**HOW TO COMPLETE THIS TASK**
Transcribe the data below verbatim from the line with "wire [31:0] x2_reg;" to the line with "create_clock -name core_clock -period 4.84". Include both of those lines.

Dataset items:
_ _ _

## desiredDrive_reg
module desiredDrive_reg(
    input clk, rst_n,
    input [11:0] avg_torque,
    input [4:0] cadence,
    input not_pedaling,
    input [12:0] incline,
    input [2:0] scale,
    output logic [11:0] target_curr
);
logic [11:0] avg_torque_r;
logic [4:0] cadence_r;
logic not_pedaling_r;
logic [12:0] incline_r;
logic [2:0] scale_r;
logic [11:0] target_curr_nxt;
always_ff @(posedge clk, negedge rst_n) begin
    if (!rst_n) begin
        avg_torque_r <= 12'h000;
        cadence_r <= 5'h00;
        not_pedaling_r <= 1'b0;
        incline_r <= 13'h0000;
        scale_r <= 3'h0;
    end
    else begin
        avg_torque_r <= avg_torque;
        cadence_r <= cadence;
        not_pedaling_r <= not_pedaling;
        incline_r <= incline;
        scale_r <= scale;
    end
end
desiredDrive iDD(.avg_torque(avg_torque_r), .cadence(cadence_r), .not_pedaling(not_pedaling_r),
                 .incline(incline_r), .scale(scale_r), .target_curr(target_curr_nxt));
always_ff @(posedge clk, negedge rst_n) begin
    if (!rst_n)
        target_curr <= 12'h000;
    else
        target_curr <= target_curr_nxt;
end
endmodule
clock: 13.0 ns
lec_check: 0
cap_margin: 20
core_aspect_ratio: 1.75
core_margin: 10
core_utilization: 49
cts_cluster_size: 65
hold_slack_margin: 0.15
max_routing_layer: met4
slew_margin: 40
run.sh (not shown) runs the stock make flow with config.mk's settings and CLKGATE_MAP_FILE=.
The first run finished clean.
Change:
Settings changed: ABC_AREA from default to 1, CORE_ASPECT_RATIO 1.75 to default, CORE_MARGIN 10 to 2, CORE_UTILIZATION 49 to 40, CTS_CLUSTER_DIAMETER from default to 31, CTS_CLUSTER_SIZE 65 to default, HOLD_SLACK_MARGIN 0.15 to 0.19, MAX_ROUTING_LAYER met4 to default, SLEW_MARGIN 40 to 20, TNS_END_PERCENT from default to 100.
Outcome: The new run passed the timing, DRC and antenna checks; cell area goes up by about 1.4%; sequential share of layout area goes down by 0.16 points; die size goes up by 0.45%; via count goes up by 8.3%; first-iteration DRC count goes up by about 60%; worst setup slack gains 0.060 ns; maximum frequency goes up by 0.49%; register-to-register slack gains 0.06 ns.

---

desiredDrive_reg again, from the RTL that the note above started with.
clock: 12.3 ns
lec_check: 0
cap_margin: 20
core_margin: 2
core_utilization: 30
slew_margin: 20
Next try:
- CORE_UTILIZATION: 30 -> 72
- CTS_CLUSTER_SIZE: unset -> 100
- TNS_END_PERCENT: unset -> 10
- clock period: 12.3 -> 9.84 ns (I/O delays scaled with it)
After rerunning: The changed run never finished: it broke off in 5_1_grt; die size goes down by well over a third; synthesized area does not change; synthesized cell count is unchanged.
Next try:
- ABC_AREA: unset -> 1
- CTS_CLUSTER_SIZE: 100 -> unset
- SETUP_SLACK_MARGIN: unset -> 0.52
- TNS_END_PERCENT: 10 -> unset
- clock period: 9.84 -> 5.99 ns (I/O delays scaled with it)
The new run never finished: it broke off in 4_1_cts.
Synthesized cell count grows by 14%.
Area after synthesis grows by 1.2%.
Die size grows by 1.2%.
Next try:
- ABC_AREA: 1 -> unset
- CORE_UTILIZATION: 72 -> 40
- SETUP_SLACK_MARGIN: 0.52 -> unset
- clock period: 5.99 -> 12.3 ns (I/O delays scaled with it)
The changed run passed the timing, DRC and antenna checks. Area after synthesis came out lower by 1.2%. Die size climbs by 75%. Synthesized cell count went down by 13%.

---

run 1:
Starting RTL as in the previous note.
Settings: LEC_CHECK=0, CAP_MARGIN=0, CORE_MARGIN=2, CORE_UTILIZATION=72, PLACE_DENSITY_LB_ADDON=0.0, SLEW_MARGIN=20, TNS_END_PERCENT=45; clock period 11.2 ns.
Although it ran to completion, run 1 produced a layout that fails the final checks because of negative setup slack.
The inputs of run 2 differ from those of run 1 as listed below.
# run 1
export LEC_CHECK = 0
export CAP_MARGIN = 0
export CORE_MARGIN = 2
export CORE_UTILIZATION = 72
export PLACE_DENSITY_LB_ADDON = 0.0
export SLEW_MARGIN = 20
export TNS_END_PERCENT = 45
create_clock -name core_clock -period 11.2 [get_ports {clk}]
# run 2
export LEC_CHECK = 0
export CAP_MARGIN = 40
export CORE_MARGIN = 2
export CORE_UTILIZATION = 72
export PLACE_DENSITY = 0.38
export SLEW_MARGIN = 20
create_clock -name core_clock -period 11.2 [get_ports {clk}]
--- outcome ---
- Summary of the comparison: hold slack is lower in run 2, relative to run 1.
- Largest incremental delay on the critical path, run 1 and run 2: higher on run 2
- Going from run 1 to run 2, met2 usage +4.7 points, global-route usage higher.
- As far as sequential share of layout area is concerned, run 1 and run 2 perform about the same.
- Final checks on run 2, whose flow otherwise completed, came back failing, citing negative setup slack.
- Diff run 1 -> run 2 | number of ordinary and repair buffers in the finished layout | increase of 16
- From run 1 to run 2 the numbers moved as follows: data-path buffer share of cell area in the final layout higher, fmax went down by 6.1%, share of the core filled with cells in the final layout rose by 1.4 points.
--- input diff run 2..run 3 ---
# run 2
export LEC_CHECK = 0
export CAP_MARGIN = 40
export CORE_MARGIN = 2
export CORE_UTILIZATION = 72
export PLACE_DENSITY = 0.38
export SLEW_MARGIN = 20
create_clock -name core_clock -period 11.2 [get_ports {clk}]
# run 3
export LEC_CHECK = 0
export CAP_MARGIN = 0
export CORE_MARGIN = 2
export CORE_UTILIZATION = 72
export CTS_CLUSTER_SIZE = 100
export PLACE_DENSITY = 0.39
export SLEW_MARGIN = 20
create_clock -name core_clock -period 10.8 [get_ports {clk}]
Results
Run 3 did not finish; the tool stopped in global routing (5_1_grt) with error GRT-0232.
On worst-case setup slack after placement: run 3 sits below run 2.
Total number of clock tree sinks: run 2 vs run 3, no meaningful difference
Run 3: routability-driven placement congestion ratio is 0.62% lower than what run 2 reported.
Any difference in flip-flop and latch count after synthesis between run 3 and run 2 is small enough to ignore.
From run 2 to run 3, adder-cell share of the synthesized area did not move at all.
Comparing run 3 with run 2, the xor/xnor cell area share of the yosys netlist came out essentially unchanged.
The following lists how run 4 was set up differently from run 3:
# run 3
export LEC_CHECK = 0
export CAP_MARGIN = 0
export CORE_MARGIN = 2
export CORE_UTILIZATION = 72
export CTS_CLUSTER_SIZE = 100
export PLACE_DENSITY = 0.39
export SLEW_MARGIN = 20
create_clock -name core_clock -period 10.8 [get_ports {clk}]
# run 4
export LEC_CHECK = 0
export CAP_MARGIN = 0
export CORE_MARGIN = 2
export CORE_UTILIZATION = 72
export SLEW_MARGIN = 20
create_clock -name core_clock -period 11.2 [get_ports {clk}]
From the logs: run 4 reached the end of the flow and failed the layout checks with negative setup slack.
Stage in which a tool error killed run 3: global routing (5_1_grt).
Taking run 3 as the reference, in run 4 area of placed instances shows a reduction of 4.3%; post-cts sizing count shows a reduction of 30%; routability-driven placement congestion ratio shows an increase of about 0.6%; setup slack at placement shows an increase of 630 ps.

---

02-16:
desiredDrive_reg again, from the RTL that the note above started with.
clock: 11.6 ns
lec_check: 0
abc_area: 0
cap_margin: 15
core_margin: 2
core_utilization: 72
gpl_routability_driven: 1
gpl_timing_driven: 1
max_routing_layer: met4
place_density_lb_addon: 0.0
slew_margin: 35
tns_end_percent: 90
02-16 finished every stage; the final checks, however, were not passed, the failures being setup timing.
Input-level comparison between 07-18 and 02-16:
# 02-16
export LEC_CHECK = 0
export ABC_AREA = 0
export CAP_MARGIN = 15
export CORE_MARGIN = 2
export CORE_UTILIZATION = 72
export GPL_ROUTABILITY_DRIVEN = 1
export GPL_TIMING_DRIVEN = 1
export MAX_ROUTING_LAYER = met4
export PLACE_DENSITY_LB_ADDON = 0.0
export SLEW_MARGIN = 35
export TNS_END_PERCENT = 90
create_clock -name core_clock -period 11.6 [get_ports {clk}]
# 07-18
export LEC_CHECK = 0
export ABC_AREA = 0
export CAP_MARGIN = 40
export CORE_MARGIN = 2
export CORE_UTILIZATION = 72
export CTS_CLUSTER_SIZE = 86
export GPL_ROUTABILITY_DRIVEN = 1
export GPL_TIMING_DRIVEN = 1
export MAX_ROUTING_LAYER = met4
export PLACE_DENSITY = 0.38
export SLEW_MARGIN = 35
export TNS_END_PERCENT = 90
create_clock -name core_clock -period 11.6 [get_ports {clk}]
Notes after the runs:
- 07-18: PASS, flow complete, no timing, DRC or antenna violations
- Changes observed in 07-18 relative to 02-16: fraction of area in clock buffers and inverters about even, buffers inserted during post-CTS setup optimization fell 5, area growth from synthesis to final layout fell 3.5 points, final area fell about 3%.
- Fraction of area in registers, 02-16 and 07-18: higher on 07-18
- Relative to 02-16, final design utilization has decreased by 2.6 points in 07-18.

---

## run A
The RTL this note starts from:
==> flow/design.v <==
module incline_sat(
    input [12:0] incline,
    output [9:0] incline_sat
);
assign incline_sat = (~incline[12] && |incline[12:9]) ? 10'h1FF : 
                    (incline[12] && ~(&incline[12:9])) ? 10'h200 : incline[9:0];
endmodule
module desiredDrive(
    input [11:0] avg_torque,
    input [4:0] cadence,
    input not_pedaling,
    input [12:0] incline,
    input [2:0] scale,
    output [11:0] target_curr
);
localparam TORQUE_MIN = 12'h380;
localparam TOO_SMALL = 5'h05;
logic [9:0] inc_sat;
incline_sat i1( .incline(incline), .incline_sat(inc_sat));
logic [10:0] incline_factor;
assign incline_factor = {inc_sat[9], inc_sat[9:0]} + 11'd256;
logic [8:0] incline_factor_limit;
assign incline_factor_limit = (incline_factor[10] == 1'b1) ? 9'h000 : (incline_factor[9]) ? 9'h1FF : incline_factor[8:0];
logic [5:0] cadence_factor;
assign cadence_factor = (|cadence[4:1]) ? ({1'b0, cadence} + 6'd32) : 6'h00;
logic [12:0]torque_off;
assign torque_off = {1'b0, avg_torque} - {1'b0, TORQUE_MIN};
logic [12:0] torque_pos;
assign torque_pos = (torque_off[12] == 1'b1) ? 12'h000 : torque_off[11:0];
logic [30:0]assist_prod;
assign assist_prod = not_pedaling ? 30'h00000000 : (torque_pos * incline_factor_limit * cadence_factor * scale);
assign target_curr = (|assist_prod[29:27]) ? 12'hFFF : assist_prod[26:15];
endmodule
module desiredDrive_reg(
    input clk, rst_n,
    input [11:0] avg_torque,
    input [4:0] cadence,
    input not_pedaling,
    input [12:0] incline,
    input [2:0] scale,
    output logic [11:0] target_curr
);
logic [11:0] avg_torque_r;
logic [4:0] cadence_r;
logic not_pedaling_r;
logic [12:0] incline_r;
logic [2:0] scale_r;
logic [11:0] target_curr_nxt;
always_ff @(posedge clk, negedge rst_n) begin
    if (!rst_n) begin
        avg_torque_r <= 12'h000;
        cadence_r <= 5'h00;
        not_pedaling_r <= 1'b0;
        incline_r <= 13'h0000;
        scale_r <= 3'h0;
    end
    else begin
        avg_torque_r <= avg_torque;
        cadence_r <= cadence;
        not_pedaling_r <= not_pedaling;
        incline_r <= incline;
        scale_r <= scale;
    end
end
desiredDrive iDD(.avg_torque(avg_torque_r), .cadence(cadence_r), .not_pedaling(not_pedaling_r),
                 .incline(incline_r), .scale(scale_r), .target_curr(target_curr_nxt));
always_ff @(posedge clk, negedge rst_n) begin
    if (!rst_n)
        target_curr <= 12'h000;
    else
        target_curr <= target_curr_nxt;
end
endmodule
clock: 5.99 ns
lec_check: 0
abc_area: 1
cap_margin: 20
core_margin: 2
core_utilization: 72
cts_cluster_size: 99
setup_slack_margin: 0.52
slew_margin: 20
tns_end_percent: 5
Run A: it failed with a tool error in 4_1_cts, so there are no final results.
The following lists how run B was set up differently from run A:
- CTS_CLUSTER_SIZE no longer set, was 99
- PLACE_DENSITY_LB_ADDON now 0.2, previously not set
- ABC_AREA no longer set, was 1
- SETUP_SLACK_MARGIN no longer set, was 0.52
- TNS_END_PERCENT no longer set, was 5
- the clock period (ns, I/O delays scaled along) now 11.4, was 5.99
Findings:
Completing all stages was not enough for run B: its layout failed the final checks because of setup timing.
Changes observed in run B relative to run A: die width down 0.59%, number of different library cells in the post-synthesis netlist up about 55%, die footprint down 1.2%, I/O pin total flat, number of nets at floorplan down about 10%.
Input-level comparison between run C and run B:
- SETUP_SLACK_MARGIN newly set to 1.11
- CTS_CLUSTER_SIZE newly set to 28
- the clock period (ns, I/O delays scaled along) changed from 11.4 to 3.93
==> comparison <==
Seen in the log of run C: GRT-0116 during 5_1_grt, after which the run never completed.
Run B → run C: count of port buffers added during placement neither gained nor lost much, estimated wirelength of the detail-placed design went up by 42%, final estimated routing congestion in global placement now smaller, post-CTS setup buffer count moved up, yosys synthesis chip area ~0 delta.
### run C -> run D
- clearing SETUP_SLACK_MARGIN, which used to be 1.11
- clearing CTS_CLUSTER_SIZE, which used to be 28
- clearing PLACE_DENSITY_LB_ADDON, which used to be 0.2
- swapping 72 for 64 in CORE_UTILIZATION
- swapping 3.93 for 9.84 in the clock period (ns, I/O delays scaled along)
==> results <==
- Run D completed end to end; final checks failed (setup timing).
- In the summary table, run C is marked failed, with error GRT-0116 raised in 5_1_grt.
- Delta(post-place instance area, run D - run C) < 0
- Die: run D bigger than run C
- From run D to run C, number of nets at floorplan did not move at all.
- Measured against each other, run D and run C differ in number of rows created at floorplan, the higher figure coming from run D.
- Taking run C as 1.0, run D lands at 0.947 on routability congestion estimate from global placement.

---

== job 101 ==
Starts from the design.v that is shown in full above.
clock: 14.5 ns
lec_check: 0
abc_area: 0
cap_margin: 25
core_aspect_ratio: 1.98
core_margin: 8
core_utilization: 32
gpl_routability_driven: 0
gpl_timing_driven: 1
max_routing_layer: met5
setup_slack_margin: -0.09
slew_margin: 5
tns_end_percent: 90
Modified inputs, job 102 compared to job 101
diff --git a/flow/config.mk b/flow/config.mk
--- a/flow/config.mk
+++ b/flow/config.mk
@@ -9,5 +9,5 @@
 export CAP_MARGIN = 25
-export CORE_ASPECT_RATIO = 1.98
+export CORE_ASPECT_RATIO = 1.67
 export CORE_MARGIN = 8
-export CORE_UTILIZATION = 32
+export CORE_UTILIZATION = 59
 export GPL_ROUTABILITY_DRIVEN = 0
## What came out
- Changes observed in job 102 relative to job 101: cell area after placement fell 2.2%, number of inserted filler cells in the final layout lower, area reported by Yosys stat held steady.
- Critical path depth (higher): job 102
- [job 102 vs job 101] setup slack: higher in job 102
- On tap cell instance count: job 102 sits below job 101.
- Reported for job 102 and job 101, number of cells produced by synthesis turned out identical to the last digit.
[inputs] job 103 vs job 102
==> flow/config.mk <==
export PLATFORM = sky130hd
export DESIGN_NAME = desiredDrive_reg
export DESIGN_NICKNAME = desiredDrive_reg
export VERILOG_FILES = /design/flow/design.v
export SDC_FILE = /design/flow/constraint.sdc
export NUM_CORES = 4
export LEC_CHECK = 0
export CAP_MARGIN = 20
export CORE_MARGIN = 2
export CORE_UTILIZATION = 40
export SLEW_MARGIN = 20
==> flow/constraint.sdc <==
create_clock -name core_clock -period 13.0 [get_ports {clk}]
set_input_delay 2.6000 -clock core_clock [delete_from_list [all_inputs] [get_ports {clk}]]
set_output_delay 2.6000 -clock core_clock [all_outputs]
set_load 0.01 [all_outputs]
- Looking at cell count along the critical path, job 103 sits 1 above job 102.
- Higher cell count among job 103 and job 102: job 103
- Synthesized cell area came out exactly the same in job 103 and job 102.
- In the metrics for job 103 and job 102, the one carrying the higher initial cell density of the core is job 102.
- Job 102 has a higher final period demand of the worst path than job 103.
- Against job 102 as the reference, job 103 delivers a lower required time of the critical path.
- Overall track demand over capacity in global routing ended up 4.3 points lower on job 103 than on job 102.
- Width of the chip | job 103 above job 102
Setup changes, job 103 to job 104
diff --git a/flow/config.mk b/flow/config.mk
--- a/flow/config.mk
+++ b/flow/config.mk
@@ -7,5 +7,14 @@
 export LEC_CHECK = 0
-export CAP_MARGIN = 20
+export ABC_AREA = 1
+export CAP_MARGIN = 10
+export CELL_PAD_IN_SITES_GLOBAL_PLACEMENT = 3
+export CORE_ASPECT_RATIO = 1.76
 export CORE_MARGIN = 2
 export CORE_UTILIZATION = 40
-export SLEW_MARGIN = 20
+export CTS_CLUSTER_DIAMETER = 31
+export GPL_ROUTABILITY_DRIVEN = 1
+export HOLD_SLACK_MARGIN = 0.19
+export PLACE_DENSITY = 0.4
+export SETUP_SLACK_MARGIN = -1.13
+export SLEW_MARGIN = 35
+export TNS_END_PERCENT = 35
Results
- Every stage of job 104 finished as expected; the final checks, on the other hand, flagged setup timing, which means the layout fails.
- Job 104 vs job 103 — cell area rose 150 µm².
- Looking at via count, job 104 sits 8.9% above job 103.
- Worst relative slew slack: job 104 higher than job 103
- Per the comparison of job 104 with job 103, critical path arrival up 0.99 ns, number of ordinary inverters in the final layout moved up, routed wire length increased by 31% relative to the old numbers.
What job 105 does differently from job 104 at the input level:
==> flow/config.mk <==
export PLATFORM = sky130hd
export DESIGN_NAME = desiredDrive_reg
export DESIGN_NICKNAME = desiredDrive_reg
export VERILOG_FILES = /design/flow/design.v
export SDC_FILE = /design/flow/constraint.sdc
export NUM_CORES = 4
export LEC_CHECK = 0
export CAP_MARGIN = 20
export CORE_ASPECT_RATIO = 1.19
export CORE_MARGIN = 2
export CORE_UTILIZATION = 54
export HOLD_SLACK_MARGIN = 0.06
export SLEW_MARGIN = 20
Notes after the runs:
- No stage failed in job 105, and the final checks on the layout all came back clean.
- Comparing job 104 and job 105, the higher global-route wire length before repair is on job 104.
- Delta (job 105 minus job 104): fmax rose by about 8%; worst hold slack rose by 0.11 ns; final core utilization rose by 15 points.
- [compare] base=job 104 new=job 105: initial core utilization shows an increase of 14 points; critical path depth shows a reduction of 7; slack of the worst reg-to-reg path shows an increase of 0.96 ns.
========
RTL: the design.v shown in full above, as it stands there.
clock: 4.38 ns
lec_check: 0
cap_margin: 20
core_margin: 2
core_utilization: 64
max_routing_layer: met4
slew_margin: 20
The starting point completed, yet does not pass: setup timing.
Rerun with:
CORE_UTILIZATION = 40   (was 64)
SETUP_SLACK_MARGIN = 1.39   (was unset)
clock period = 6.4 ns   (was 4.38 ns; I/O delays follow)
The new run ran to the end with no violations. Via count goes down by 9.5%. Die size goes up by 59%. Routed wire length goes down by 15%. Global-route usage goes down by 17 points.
// fp32mult
module fp32mult (
    input  wire [31:0] x1,
    input  wire [31:0] x2,
    input  wire        en,
    input  wire        rst,
    input  wire        clk,
    output wire [31:0] y,
    output wire        ready
);
    wire [31:0] x1_reg;
    wire [31:0] x2_reg;
    fullreg #(32) reg_x1 (.clk(clk), .rst(rst), .clr(1'b0), .en(en), .d(x1), .q(x1_reg));
    fullreg #(32) reg_x2 (.clk(clk), .rst(rst), .clr(1'b0), .en(en), .d(x2), .q(x2_reg));
    wire sign1 = x1_reg[31];
    wire sign2 = x2_reg[31];
    wire [7:0] exp1 = x1_reg[30:23];
    wire [7:0] exp2 = x2_reg[30:23];
    wire [23:0] mant1 = {1'b1, x1_reg[22:0]};  
    wire [23:0] mant2 = {1'b1, x2_reg[22:0]};
    wire sign_result = sign1 ^ sign2;
    wire [7:0] exp_sum;
      wire en_d1;
    wire en_d2;
    exp_adder_bias exp_add_inst (
        .exp1(exp1),
        .exp2(exp2),
        .exp_out(exp_sum)
    );
    wire [47:0] mant_product;
    mult24 mult_inst (
  ...
For scale: about 2,500 cells after synthesis, roughly 98 flip-flops, ~100 I/O pins, about 0.023 mm² of cells after synthesis.
Settings: LEC_CHECK=0, CAP_MARGIN=20, CORE_MARGIN=2, CORE_UTILIZATION=63, SETUP_SLACK_MARGIN=1.37, SLEW_MARGIN=20; clock period 5.57 ns.
run.sh (not shown) runs the stock make flow with config.mk's settings and CLKGATE_MAP_FILE=.
The baseline ran to the end with violations: setup timing.
// b8Xb8_s16
module b8Xb8_s16( 
  input clk,
  input rst_n, 
  input [7:0] in1_0  ,
  input [7:0] in1_1  ,
  input [7:0] in1_2  ,
  input [7:0] in1_3  ,
  input [7:0] in1_4  ,
  input [7:0] in1_5  ,
  input [7:0] in1_6  ,
  input [7:0] in1_7  ,
  input [7:0] in1_8  ,
  input [7:0] in1_9  ,
  input [7:0] in1_10 ,
  input [7:0] in1_11 ,
  input [7:0] in1_12 ,
  input [7:0] in1_13 ,
  input [7:0] in1_14 ,
  input [7:0] in1_15 ,
  input [7:0] in2_0  ,
  input [7:0] in2_1  ,
  input [7:0] in2_2  ,
  input [7:0] in2_3  ,
  input [7:0] in2_4  ,
  input [7:0] in2_5  ,
  input [7:0] in2_6  ,
  input [7:0] in2_7  ,
  input [7:0] in2_8  ,
  input [7:0] in2_9  ,
  input [7:0] in2_10 ,
  input [7:0] in2_11 ,
  input [7:0] in2_12 ,
  input [7:0] in2_13 ,
  input [7:0] in2_14 ,
  input [7:0] in2_15 ,
  output [11:0] out
  );
export LEC_CHECK = 0
export CAP_MARGIN = 20
export CORE_MARGIN = 2
export CORE_UTILIZATION = 72
export MAX_ROUTING_LAYER = met4
export PLACE_DENSITY = 0.72
export SETUP_SLACK_MARGIN = -0.31
export SLEW_MARGIN = 20
create_clock -name core_clock -period 4.84 [get_ports {clk}]
run.sh (not shown) runs the stock make flow with config.mk's settings and CLKGATE_MAP_FILE=.
The first run finished with negative setup slack left.
==> design/flow/run.sh <==
#!/bin/bash
# the make line also repeats each setting of config.mk as NAME=value (left out here)
make -C /OpenROAD-flow-scripts/flow DESIGN_CONFIG=/design/flow/config.mk WORK_HOME=/design/flow/orfs CLKGATE_MAP_FILE= finish
==> design/flow/config.mk <==
export PLATFORM = sky130hd
export DESIGN_NAME = k580vm80a
export DESIGN_NICKNAME = k580vm80a
export VERILOG_FILES = /design/flow/design.v
export SDC_FILE = /design/flow/constraint.sdc
export NUM_CORES = 4
export LEC_CHECK = 0
export ABC_AREA = 1
export CAP_MARGIN = 20
export CORE_ASPECT_RATIO = 0.9
export CORE_MARGIN = 2
export CORE_UTILIZATION = 68
export CTS_CLUSTER_SIZE = 29
export SETUP_SLACK_MARGIN = 0.99
export SLEW_MARGIN = 20
==> design/flow/constraint.sdc <==
create_clock -name core_clock -period 3.78 [get_ports {pin_clk}]
set_input_delay 0.7560 -clock core_clock [delete_from_list [all_inputs] [get_ports {pin_clk}]]
set_output_delay 0.7560 -clock core_clock [all_outputs]
set_load 0.01 [all_outputs]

_ _ _

**REPLY TO THE TASK**
    wire [31:0] x2_reg;
    fullreg #(32) reg_x1 (.clk(clk), .rst(rst), .clr(1'b0), .en(en), .d(x1), .q(x1_reg));
    fullreg #(32) reg_x2 (.clk(clk), .rst(rst), .clr(1'b0), .en(en), .d(x2), .q(x2_reg));
    wire sign1 = x1_reg[31];
    wire sign2 = x2_reg[31];
    wire [7:0] exp1 = x1_reg[30:23];
    wire [7:0] exp2 = x2_reg[30:23];
    wire [23:0] mant1 = {1'b1, x1_reg[22:0]};  
    wire [23:0] mant2 = {1'b1, x2_reg[22:0]};
    wire sign_result = sign1 ^ sign2;
    wire [7:0] exp_sum;
      wire en_d1;
    wire en_d2;
    exp_adder_bias exp_add_inst (
        .exp1(exp1),
        .exp2(exp2),
        .exp_out(exp_sum)
    );
    wire [47:0] mant_product;
    mult24 mult_inst (
  ...
For scale: about 2,500 cells after synthesis, roughly 98 flip-flops, ~100 I/O pins, about 0.023 mm² of cells after synthesis.
Settings: LEC_CHECK=0, CAP_MARGIN=20, CORE_MARGIN=2, CORE_UTILIZATION=63, SETUP_SLACK_MARGIN=1.37, SLEW_MARGIN=20; clock period 5.57 ns.
run.sh (not shown) runs the stock make flow with config.mk's settings and CLKGATE_MAP_FILE=.
The baseline ran to the end with violations: setup timing.
// b8Xb8_s16
module b8Xb8_s16( 
  input clk,
  input rst_n, 
  input [7:0] in1_0  ,
  input [7:0] in1_1  ,
  input [7:0] in1_2  ,
  input [7:0] in1_3  ,
  input [7:0] in1_4  ,
  input [7:0] in1_5  ,
  input [7:0] in1_6  ,
  input [7:0] in1_7  ,
  input [7:0] in1_8  ,
  input [7:0] in1_9  ,
  input [7:0] in1_10 ,
  input [7:0] in1_11 ,
  input [7:0] in1_12 ,
  input [7:0] in1_13 ,
  input [7:0] in1_14 ,
  input [7:0] in1_15 ,
  input [7:0] in2_0  ,
  input [7:0] in2_1  ,
  input [7:0] in2_2  ,
  input [7:0] in2_3  ,
  input [7:0] in2_4  ,
  input [7:0] in2_5  ,
  input [7:0] in2_6  ,
  input [7:0] in2_7  ,
  input [7:0] in2_8  ,
  input [7:0] in2_9  ,
  input [7:0] in2_10 ,
  input [7:0] in2_11 ,
  input [7:0] in2_12 ,
  input [7:0] in2_13 ,
  input [7:0] in2_14 ,
  input [7:0] in2_15 ,
  output [11:0] out
  );
export LEC_CHECK = 0
export CAP_MARGIN = 20
export CORE_MARGIN = 2
export CORE_UTILIZATION = 72
export MAX_ROUTING_LAYER = met4
export PLACE_DENSITY = 0.72
export SETUP_SLACK_MARGIN = -0.31
export SLEW_MARGIN = 20
create_clock -name core_clock -period 4.84 [get_ports {clk}]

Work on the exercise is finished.